TODAY’S FAYRE – Wednesday, 16th July 2014
“”It is eighteen years ago, almost to the day –
A sunny day with leaves just turning,
The touch-lines new-ruled – since I watched you play
Your first game of football, then, like a satellite
Wrenched from its orbit, go drifting away
Behind a scatter of boys. I can see
You walking away from me towards the school
With the pathos of a half-fledged thing set free
Into a wilderness, the gait of one
Who finds no path where the path should be.
That hesitant figure, eddying away
Like a winged seed loosened from its parent stem,
Has something I never quite grasp to convey
About nature’s give-and-take – the small, the scorching
Ordeals which fire one’s irresolute clay.
I have had worse partings, but none that so
Gnaws at my mind still. Perhaps it is roughly
Saying what God alone could perfectly show –
How selfhood begins with a walking away,
And love is proved in the letting go.”
Cecil Day-Lewis – poet & writer – 1904-1972
I have never known a cabinet reshuffle grab so many headlines in the wake of the public’s declining interest in politics as Mr Cameron’s recent hatchet job, since the ‘night of the long-knives’, when Harold MacMillan decimated his government back in 1962, when I had just come out of short trousers and was forced by my father to read the political pages of the Daily Telegraph and the Daily Mirror, then edited by Cecil King! That’s all we had in those days – voracious reading of newspapers and a bit of TV every now and again – ‘The Brain’s Trust’, Sir Robin Day at his most cantankerous plus some delightful one- on-one interviews with Robert Harris.
In what was another frustratingly quiet trading market there was plenty of economic and deal news that affected share prices peripherally. The FED’s Janet Yellen’s geek talk is still hard for a layman like me to fathom out! Sometimes I think that she’s hawkish; then she turns dovish! On the first day of her 2-day testimony to Congress she expressed that there was still significant slack in the Labour market and remained non-committal about the rate of recovery. She was also concerned that small-cap operations were more vulnerable to interest rate fluctuations – dovish? Then she said she was concerned about the valuation of social media stocks – hawkish! Anyway markets seemed as confused as I was. So the Street of Dreams scratched the back of its head and closed in a rather muted manner – Dow +0.03%, S&P -0.19%, NASDAQ -0.54% (social media stocks mini sell-off).

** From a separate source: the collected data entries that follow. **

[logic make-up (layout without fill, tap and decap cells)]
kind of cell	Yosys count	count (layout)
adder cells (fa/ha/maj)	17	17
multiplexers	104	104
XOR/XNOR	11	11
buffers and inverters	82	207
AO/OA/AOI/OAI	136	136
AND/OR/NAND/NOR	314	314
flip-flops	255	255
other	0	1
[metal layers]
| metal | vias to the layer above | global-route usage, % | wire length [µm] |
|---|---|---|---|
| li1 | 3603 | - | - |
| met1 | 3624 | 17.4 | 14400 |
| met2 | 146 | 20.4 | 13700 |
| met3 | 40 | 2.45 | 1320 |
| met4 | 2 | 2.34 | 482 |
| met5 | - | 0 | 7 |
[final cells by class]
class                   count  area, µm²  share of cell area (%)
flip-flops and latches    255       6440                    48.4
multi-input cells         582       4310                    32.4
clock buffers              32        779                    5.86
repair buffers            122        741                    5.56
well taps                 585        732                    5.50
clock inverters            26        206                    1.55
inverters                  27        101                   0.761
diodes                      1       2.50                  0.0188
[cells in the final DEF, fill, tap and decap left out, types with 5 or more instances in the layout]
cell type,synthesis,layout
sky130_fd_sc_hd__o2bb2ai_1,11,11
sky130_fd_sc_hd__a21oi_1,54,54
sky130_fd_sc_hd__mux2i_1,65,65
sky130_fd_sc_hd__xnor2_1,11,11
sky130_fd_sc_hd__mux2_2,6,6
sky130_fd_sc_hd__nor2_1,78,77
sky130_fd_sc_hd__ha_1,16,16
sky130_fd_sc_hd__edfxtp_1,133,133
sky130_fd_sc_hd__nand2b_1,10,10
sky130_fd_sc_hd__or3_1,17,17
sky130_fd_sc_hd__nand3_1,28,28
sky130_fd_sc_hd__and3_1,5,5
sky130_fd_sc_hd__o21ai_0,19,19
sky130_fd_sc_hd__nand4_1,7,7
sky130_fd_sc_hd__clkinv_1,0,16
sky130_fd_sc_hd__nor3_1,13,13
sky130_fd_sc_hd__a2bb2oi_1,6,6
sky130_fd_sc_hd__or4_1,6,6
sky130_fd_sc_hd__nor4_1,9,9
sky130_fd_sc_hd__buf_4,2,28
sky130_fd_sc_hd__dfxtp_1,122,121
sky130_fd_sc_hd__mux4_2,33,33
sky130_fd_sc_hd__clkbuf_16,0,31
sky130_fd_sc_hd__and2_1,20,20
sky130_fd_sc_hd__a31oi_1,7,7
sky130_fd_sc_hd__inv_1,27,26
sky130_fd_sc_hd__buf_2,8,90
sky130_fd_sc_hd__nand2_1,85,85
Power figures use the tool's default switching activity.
### config.mk
export PLATFORM = sky130hd
export DESIGN_NAME = spi_regs
export DESIGN_NICKNAME = d
export VERILOG_FILES = /design/src/inc/spi_regs_pkg.sv /design/src/rtl/spi_regs.sv
export VERILOG_INCLUDE_DIRS = /design/src /design/src/inc
export SDC_FILE = /design/constraint.sdc
export NUM_CORES = 2
export LEC_CHECK = 0
export BUFFER_PORTS_ARGS = -buffer_cell sky130_fd_sc_hd__buf_2
export CAP_MARGIN = 20
export CORE_MARGIN = 2
export CORE_UTILIZATION = 35
export CTS_BUF_LIST = sky130_fd_sc_hd__clkbuf_8
export DETAILED_ROUTE_END_ITERATION = 8
export GPL_TIMING_DRIVEN = 0
export PLACE_DENSITY = 0.59
export SYNTH_ARGS = -nofsm -noshare
export SYNTH_HDL_FRONTEND = slang
export SYNTH_SLANG_ARGS = --single-unit
### constraint.sdc
create_clock -name core_clk -period 17.1 [get_ports core_clk]
set_input_delay 0.855 -clock core_clk [delete_from_list [all_inputs] [get_ports core_clk]]
set_output_delay 0.855 -clock core_clk [all_outputs]
set_load 0.03 [all_outputs]
### src/inc/spi_regs_defines.svh
// constants of the serial register slave: frame layout, command bits, timing
// assumes a single 25 MHz core clock
`ifndef SPI_REGS_DEFINES_SVH
`define SPI_REGS_DEFINES_SVH

`define FRAME_BITS        5'h10
`define ADDR_BITS         7
`define NUM_WORDS         64
`define BACKED_WORDS      27
`define RW_BIT            15
`define ADDR_MSB          14
`define ADDR_LSB          8
`define GLOBAL_CMD_ADDR   7'h3E
`define FLASH_UPDATE_BIT  6
`define SOFT_RESET_BIT    7
`define CLK_PERIOD_NS     40
`define RECOVERY_MS       54
`define RECOVERY_CYCLES   ((`RECOVERY_MS * 1000000) / `CLK_PERIOD_NS)
`define WORD_RESET        16'h0000

`endif

### src/inc/spi_regs_pkg.sv
// types shared by the serial register slave
// assumes spi_regs_defines.svh is on the include path
`default_nettype none
package spi_regs_pkg;

    typedef enum logic [1:0]
    {
        ST_RESTORE = 2'b00,
        ST_RECOVER = 2'b01,
        ST_RUN     = 2'b10
    } life_state_t;

    typedef struct packed
    {
        logic       write;
        logic [6:0] addr;
        logic [7:0] data;
    } frame_t;

    typedef struct packed
    {
        logic sclk;
        logic cs_n;
        logic din;
    } link_in_t;

endpackage
`default_nettype wire

### src/rtl/spi_regs.sv
// serial slave and dual-memory user register store
// assumes mode 3 master, sclk far slower than core_clk; pins are asynchronous
`default_nettype none
`include "spi_regs_defines.svh"

module spi_regs
#(
    parameter int unsigned RECOVERY_CYCLES = `RECOVERY_CYCLES
)
(
    // core
    input  wire logic core_clk,
    input  wire logic rst,
    // pins
    input  wire logic rst_pin_n,
    input  wire logic sclk,
    input  wire logic cs_n,
    input  wire logic din,
    output logic      dout,
    output logic      dout_oe_n,
    // status
    output logic      data_ready,
    output logic      flash_busy
);
    spi_regs_pkg::link_in_t      s1_q;
    spi_regs_pkg::link_in_t      s2_q;
    logic                        sclk_d1_q;
    logic                        rpin1_q;
    logic                        rpin2_q;
    logic [15:0]                 sram_q [`NUM_WORDS];
    logic [15:0]                 flash_q [`NUM_WORDS];
    logic [`NUM_WORDS-1:0]       backed;
    logic [15:0]                 rx_q;
    logic [15:0]                 tx_q;
    logic [4:0]                  cnt_q;
    logic [6:0]                  rd_addr_q;
    spi_regs_pkg::life_state_t   st_q;
    logic [31:0]                 rec_q;
    logic [5:0]                  idx_q;
    logic                        rise;
    logic                        fall;
    logic                        frame_done;
    spi_regs_pkg::frame_t        fr;
    logic                        soft_rst;
    logic                        save;

    // flash-backed words: the low control block
    always_comb
    begin
        for (int i = 0; i < `NUM_WORDS; i++)
        begin
            backed[i] = (i < `BACKED_WORDS);
        end
    end

    always_ff @(posedge core_clk or posedge rst)
    begin
        if (rst)
        begin
            s1_q      <= '{sclk: 1'b1, cs_n: 1'b1, din: 1'b0};
            s2_q      <= '{sclk: 1'b1, cs_n: 1'b1, din: 1'b0};
            sclk_d1_q <= 1'b1;
            rpin1_q   <= 1'b1;
            rpin2_q   <= 1'b1;
        end
        else
        begin
            s1_q      <= '{sclk: sclk, cs_n: cs_n, din: din};
            s2_q      <= s1_q;
            sclk_d1_q <= s2_q.sclk;
            rpin1_q   <= rst_pin_n;
            rpin2_q   <= rpin1_q;
        end
    end

    assign rise       = !s2_q.cs_n && s2_q.sclk && !sclk_d1_q;
    assign fall       = !s2_q.cs_n && !s2_q.sclk && sclk_d1_q;
    assign frame_done = rise && (cnt_q == `FRAME_BITS - 5'h01);
    assign fr         = {rx_q[14:0], s2_q.din};
    assign soft_rst   = frame_done && fr.write && (st_q == spi_regs_pkg::ST_RUN)
                        && (fr.addr == `GLOBAL_CMD_ADDR) && fr.data[`SOFT_RESET_BIT];
    assign save       = frame_done && fr.write && (st_q == spi_regs_pkg::ST_RUN)
                        && (fr.addr == `GLOBAL_CMD_ADDR) && fr.data[`FLASH_UPDATE_BIT];

    // receive shift register and bit count; a high chip select aborts the frame
    always_ff @(posedge core_clk or posedge rst)
    begin
        if (rst)
        begin
            rx_q  <= `WORD_RESET;
            cnt_q <= 5'h00;
        end
        else if (s2_q.cs_n)
        begin
            cnt_q <= 5'h00;
        end
        else if (rise)
        begin
            rx_q  <= fr;
            cnt_q <= frame_done ? 5'h00 : cnt_q + 5'h01;
        end
    end

    // read address latched at frame end, answered in the next frame
    always_ff @(posedge core_clk or posedge rst)
    begin
        if (rst)
        begin
            rd_addr_q <= 7'h00;
        end
        else if (frame_done && !fr.write)
        begin
            rd_addr_q <= fr.addr;
        end
    end

    // transmit: load at first falling edge of a frame, shift on later ones
    always_ff @(posedge core_clk or posedge rst)
    begin
        if (rst)
        begin
            tx_q <= `WORD_RESET;
            dout <= 1'b0;
        end
        else if (fall)
        begin
            if (cnt_q == 5'h00)
            begin
                tx_q <= {sram_q[rd_addr_q[6:1]][14:0], 1'b0};
                dout <= sram_q[rd_addr_q[6:1]][15];
            end
            else
            begin
                tx_q <= {tx_q[14:0], 1'b0};
                dout <= tx_q[15];
            end
        end
    end

    always_ff @(posedge core_clk or posedge rst)
    begin
        if (rst)
        begin
            dout_oe_n <= 1'b1;
        end
        else
        begin
            dout_oe_n <= s2_q.cs_n;
        end
    end

    // life cycle: restore, recovery wait, run
    always_ff @(posedge core_clk or posedge rst)
    begin
        if (rst)
        begin
            st_q  <= spi_regs_pkg::ST_RESTORE;
            idx_q <= 6'h00;
            rec_q <= 32'h0;
        end
        else if (!rpin2_q || soft_rst)
        begin
            st_q  <= spi_regs_pkg::ST_RESTORE;
            idx_q <= 6'h00;
            rec_q <= 32'h0;
        end
        else
        begin
            case (st_q)
                spi_regs_pkg::ST_RESTORE:
                begin
                    idx_q <= idx_q + 6'h01;
                    if (idx_q == 6'(`NUM_WORDS - 1))
                    begin
                        st_q <= spi_regs_pkg::ST_RECOVER;
                    end
                end
                spi_regs_pkg::ST_RECOVER:
                begin
                    rec_q <= rec_q + 32'h1;
                    if (rec_q >= RECOVERY_CYCLES - 1)
                    begin
                        st_q <= spi_regs_pkg::ST_RUN;
                    end
                end
                spi_regs_pkg::ST_RUN:
                begin
                    st_q <= spi_regs_pkg::ST_RUN;
                end
                default:
                begin
                    st_q <= spi_regs_pkg::ST_RESTORE;
                end
            endcase
        end
    end

    // working copy: restored word by word, written a byte per frame
    always_ff @(posedge core_clk)
    begin
        if (st_q == spi_regs_pkg::ST_RESTORE)
        begin
            sram_q[idx_q] <= flash_q[idx_q];
        end
        else if (frame_done && fr.write && (st_q == spi_regs_pkg::ST_RUN))
        begin
            if (fr.addr[0])
            begin
                sram_q[fr.addr[6:1]][15:8] <= fr.data;
            end
            else
            begin
                sram_q[fr.addr[6:1]][7:0] <= fr.data;
            end
        end
    end

    // nonvolatile copy: only changed by the update command, no reset on purpose
    always_ff @(posedge core_clk)
    begin
        if (save)
        begin
            for (int i = 0; i < `NUM_WORDS; i++)
            begin
                if (backed[i])
                begin
                    flash_q[i] <= sram_q[i];
                end
            end
        end
    end

    always_ff @(posedge core_clk or posedge rst)
    begin
        if (rst)
        begin
            data_ready <= 1'b0;
            flash_busy <= 1'b0;
        end
        else
        begin
            data_ready <= (st_q == spi_regs_pkg::ST_RUN);
            flash_busy <= save;
        end
    end

endmodule
`default_nettype wire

Over this side of the Pond the news on UK inflation was worse than expected – 1.9% increase last month against expectations of 1.6%, which is now in excess of wages 1.7%. This news will not have escaped the BOE’s notice and those like Martin Weale baying for a rate rise will have been preening themselves like peacocks. As the expression goes – “Nearer and nearer draws the time…..” Last month there was no food or clothes inflation. This last month there was!
On the deal front the $27 billion deal involving Reynolds American and Lorillard as the matinee idols and BATS and IMPS as the spear carriers was confirmed. What caught my imagination even more was the arrangement made between Apple and IBM to develop phone apps for business customers. That way well put Blackberry’s nose out of joint!

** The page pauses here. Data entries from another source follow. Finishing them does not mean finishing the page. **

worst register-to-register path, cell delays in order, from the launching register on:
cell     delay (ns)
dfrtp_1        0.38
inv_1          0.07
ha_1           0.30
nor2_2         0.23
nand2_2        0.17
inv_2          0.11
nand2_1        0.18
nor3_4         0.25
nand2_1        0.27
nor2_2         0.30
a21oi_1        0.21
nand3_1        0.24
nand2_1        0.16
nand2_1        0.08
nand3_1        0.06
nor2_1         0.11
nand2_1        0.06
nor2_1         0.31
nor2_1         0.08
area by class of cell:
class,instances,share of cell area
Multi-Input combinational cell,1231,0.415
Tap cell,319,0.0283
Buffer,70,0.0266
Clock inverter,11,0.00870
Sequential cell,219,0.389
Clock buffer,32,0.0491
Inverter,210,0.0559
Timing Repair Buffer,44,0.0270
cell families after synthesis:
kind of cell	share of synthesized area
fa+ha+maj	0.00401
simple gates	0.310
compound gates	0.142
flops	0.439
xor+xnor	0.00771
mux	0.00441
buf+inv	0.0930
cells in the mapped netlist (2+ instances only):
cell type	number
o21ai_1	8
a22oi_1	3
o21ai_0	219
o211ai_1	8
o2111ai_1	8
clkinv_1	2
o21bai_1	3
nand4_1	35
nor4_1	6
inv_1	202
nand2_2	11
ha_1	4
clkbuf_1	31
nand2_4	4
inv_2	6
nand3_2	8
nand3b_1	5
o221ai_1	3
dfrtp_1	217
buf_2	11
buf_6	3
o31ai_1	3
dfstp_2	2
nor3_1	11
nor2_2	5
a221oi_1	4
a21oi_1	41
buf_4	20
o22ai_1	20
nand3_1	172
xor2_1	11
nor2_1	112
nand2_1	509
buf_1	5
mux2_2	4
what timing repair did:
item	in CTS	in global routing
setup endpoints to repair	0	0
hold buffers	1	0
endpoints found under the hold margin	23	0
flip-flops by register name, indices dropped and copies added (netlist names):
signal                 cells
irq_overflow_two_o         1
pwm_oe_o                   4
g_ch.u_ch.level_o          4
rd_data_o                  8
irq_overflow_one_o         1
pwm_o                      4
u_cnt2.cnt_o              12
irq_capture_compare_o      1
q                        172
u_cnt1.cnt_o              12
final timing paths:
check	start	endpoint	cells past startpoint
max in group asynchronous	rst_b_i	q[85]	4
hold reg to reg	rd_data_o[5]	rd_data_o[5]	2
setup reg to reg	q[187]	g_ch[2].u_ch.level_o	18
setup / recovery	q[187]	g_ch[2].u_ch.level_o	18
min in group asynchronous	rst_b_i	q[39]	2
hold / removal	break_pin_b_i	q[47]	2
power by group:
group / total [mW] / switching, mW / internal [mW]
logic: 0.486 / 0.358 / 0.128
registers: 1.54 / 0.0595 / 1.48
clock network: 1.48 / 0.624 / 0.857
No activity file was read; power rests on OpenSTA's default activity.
## config.mk

```make
export PLATFORM = sky130hd
export DESIGN_NAME = gray_level_duration_table
export DESIGN_NICKNAME = d
export VERILOG_FILES = /design/src/gray_level_duration_table_pkg.sv /design/src/gray_level_duration_table.sv
export VERILOG_INCLUDE_DIRS = /design/src
export SDC_FILE = /design/constraint.sdc
export NUM_CORES = 1
export LEC_CHECK = 0
export BUFFER_PORTS_ARGS = -buffer_cell sky130_fd_sc_hd__buf_2
export CELL_PAD_IN_SITES_DETAIL_PLACEMENT = 1
export CELL_PAD_IN_SITES_GLOBAL_PLACEMENT = 1
export CORE_UTILIZATION = 45
export CTS_CLUSTER_SIZE = 24
export DETAILED_ROUTE_END_ITERATION = 10
export HOLD_SLACK_MARGIN = 0.06
export PLACE_DENSITY = 0.85
export SYNTH_ARGS = -nofsm -noshare
export SYNTH_HDL_FRONTEND = slang
export SYNTH_SLANG_ARGS = --single-unit
```

## constraint.sdc

```tcl
create_clock -name sys_clk -period 7.1 [get_ports sys_clk]
set_input_delay 1.775 -clock sys_clk [delete_from_list [all_inputs] [get_ports sys_clk]]
set_output_delay 1.775 -clock sys_clk [all_outputs]
set_load 0.02 [all_outputs]
```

The quality of 2nd quarter earnings yesterday, apart from a modest setback from Yahoo! was better than expected. JP Morgan beat expectations with a bit in hand and as for Goldman Sachs’s numbers, boosted by mega-deal income of almost indecent proportions, they veritably sprinkled Wall Street was largesse! Johnson & Johnson’s efforts were not exactly shabby. After hours Intel posted very encouraging sales.
In London yesterday the FTSE 100 eased out some value – mainly caused by inflationary issues. This index remains rudderless and needs some colour from the reporting season to galvanise itself out of the doldrums. This morning British Land posted a decent update. ICAP confirmed what we all expected – an erosion of their business due to tough regulatory constraints. Give Xavier Rolet his due – the LSE’s show is back on the road. Rio Tinto posted encouraging if not record mining production. Finally there was a small and potentially disturbing nugget of news from Royal Mail. Its French operation – GLS – is being investigated for ant-trust transgressions. If RMG is found guilty, a heavy fine could be imposed.
UK employment data due at 9.30am is expected to see unemployment continuing to fall.
US companies posting results – Wednesday – BOA, ABBOTT LABS, US BANCORP, BLACKROCK, YUM BRANDS!, eBAY, Thursday – MORGAN STANLEY, MATTEL, BAKER HUGHES, PHILIP MORRIS, IBM, GOOGLE, AMD, SCHLUMBERGER, Friday – BONY, HONEYWELL & GE.
During the rest of this week the following companies post numbers or trading statements –Thursday – MOTHERCARE, LAND SECURITIES, COMPUTERCENTER & SPORTS DIRECT.